Lethal Pedagogy
- Correspondent
- 5 hours ago
- 2 min read
It takes an extraordinary failure of judgment for a school to forget its prime duty of protecting the child. This is precisely what happened in Palghar, where a Class 6 student died days after she was allegedly forced to do 100 sit-ups with her schoolbag strapped to her back for the simple offence of arriving late. The 12-year-old’s death is a searing indictment of an education culture that remains in far too many corners of India both authoritarian and indifferent to the dignity of children.
The child, who was already burdened by fragile health, was subjected to a punishment that would test even the fittest adult. Her mother says she staggered home in agony, unable to stand, weeping from searing pain in her neck and back. When confronted, the teacher allegedly defended the ordeal as the sort of ‘strictness’ that is expected in a fee-paying school where parents demand results. Corporal punishment in India is supposedly banned. The Right to Education Act and various juvenile-justice provisions promise a protective, nurturing environment.
But the enforcement is sporadic, coupled with weak oversight and social attitudes often permissive.
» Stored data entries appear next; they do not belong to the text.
<file path="src/rtl/ncl_pkg.sv">
// Shared types and constants for the nearest-centroid label block.
package ncl_pkg;

  // Fixed field widths of the word formats.
  localparam int unsigned FEATURES  = 4;
  localparam int unsigned COORD_W   = 16;
  localparam int unsigned DIFF_W    = COORD_W + 1;
  localparam int unsigned SQ_W      = 2 * COORD_W;
  localparam int unsigned DIST_W    = SQ_W + $clog2(FEATURES);
  localparam int unsigned LABEL_W   = 6;
  localparam int unsigned EIDX_W    = 6;
  localparam int unsigned ACTIVE_W  = 7;

  // Operation codes carried in the opcode field.
  localparam logic OP_LOAD     = 1'b0;
  localparam logic OP_CLASSIFY = 1'b1;

  typedef logic signed [COORD_W-1:0] coord_t;
  typedef coord_t [FEATURES-1:0] point_t;

  // Input word: a centroid load or a point to classify.
  typedef struct packed {
    logic                opcode;
    logic [EIDX_W-1:0]   entry_index;
    logic [LABEL_W-1:0]  entry_label;
    logic signed [COORD_W-1:0] coord_0;
    logic signed [COORD_W-1:0] coord_1;
    logic signed [COORD_W-1:0] coord_2;
    logic signed [COORD_W-1:0] coord_3;
  } in_word_t;

  // Result word of one classify.
  typedef struct packed {
    logic [LABEL_W-1:0] cluster_label;
    logic [EIDX_W-1:0]  nearest_index;
    logic [DIST_W-1:0]  min_distance;
  } out_word_t;

  // One table entry as held in a lane memory.
  typedef struct packed {
    logic [LABEL_W-1:0] label;
    point_t             point;
  } entry_t;

  // Control tag that travels beside each row through the lanes.
  typedef struct packed {
    logic valid;
    logic first;
    logic last;
  } scan_tag_t;

endpackage

</file>
<file path="src/rtl/ncl_lane.sv">
// One distance lane: a bank of the centroid table and a squared-distance pipeline.
module ncl_lane
  import ncl_pkg::*;
#(
  parameter int unsigned ROWS  = 16,
  parameter int unsigned ROW_W = 4
) (
  input  logic               clk_i,
  input  logic               wr_en_i,
  input  logic [ROW_W-1:0]   wr_row_i,
  input  entry_t             wr_entry_i,
  input  logic               rd_en_i,
  input  logic [ROW_W-1:0]   rd_row_i,
  input  point_t             point_i,
  output logic [DIST_W-1:0]  dist_o,
  output logic [LABEL_W-1:0] label_o
);

  entry_t mem [ROWS];

  entry_t             rd_q;
  logic [SQ_W-1:0]    sq_q [FEATURES];
  logic [SQ_W-1:0]    sq_d [FEATURES];
  logic [LABEL_W-1:0] label2_q;
  logic [DIST_W-1:0]  dist_q, dist_d;
  logic [LABEL_W-1:0] label3_q;

  // Bank storage: one write port for loads, one registered read port for the scan.
  always_ff @(posedge clk_i) begin
    if (wr_en_i) begin
      mem[wr_row_i] <= wr_entry_i;
    end
    if (rd_en_i) begin
      rd_q <= mem[rd_row_i];
    end
  end

  // Per-feature difference and square, one multiplier per feature.
  always_comb begin
    logic signed [DIFF_W-1:0]   diff;
    logic signed [2*DIFF_W-1:0] prod;
    for (int f = 0; f < FEATURES; f++) begin
      diff    = DIFF_W'(point_i[f]) - DIFF_W'(rd_q.point[f]);
      prod    = diff * diff;
      sq_d[f] = SQ_W'(unsigned'(prod));
    end
  end

  // Sum of the squared differences.
  always_comb begin
    dist_d = '0;
    for (int f = 0; f < FEATURES; f++) begin
      dist_d = dist_d + DIST_W'(sq_q[f]);
    end
  end

  // Square and sum stages.
  always_ff @(posedge clk_i) begin
    sq_q     <= sq_d;
    label2_q <= rd_q.label;
    dist_q   <= dist_d;
    label3_q <= label2_q;
  end

  assign dist_o  = dist_q;
  assign label_o = label3_q;

endmodule

</file>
Many parents still regard physical punishment as a ‘normal’ and even a necessary instrument of learning.
This tragedy is not without precedent. From Tamil Nadu to Uttar Pradesh, students have died or been permanently disabled after being beaten, slapped forced into stress positions or humiliated in class. Such incidents rarely result in more than perfunctory inquiries or cosmetic training sessions. The deeper problem of schools valuing obedience over curiosity and rote learning over emotional development remains unaddressed.
Palghar’s case is especially chilling because it speaks to something darker than mere negligence. The punishment seems to have been carried out not in a moment of temper, but as standard operating procedure. The teacher’s alleged defence reveals a corrosive market logic invading the classroom. If education is treated as a transaction, discipline becomes a performance in which children ultimately pay the price.
The Palghar tragedy demands that the response must be more than the usual choreography of suspensions and inquiries. Not just Maharashtra, but India needs to confront the persistence of corporal punishment with the seriousness it deserves. That means mandatory reporting of all such incidents, real consequences for institutions that allow them and better psychological and pedagogical training for teachers. It also means an honest engagement with parents, many of whom still equate severity with quality. Countries that have successfully eliminated corporal punishment have done so not just by banning it, but by reshaping culture.
Children do not die because they are late to school. They die when the adults entrusted with their care treat them as instruments to be disciplined, not humans to be nurtured. The Palghar tragedy should shame a country that prides itself on its demographic dividend yet often treats its young with callous disregard. The lesson this time must not be forgotten. The price has already been far too high.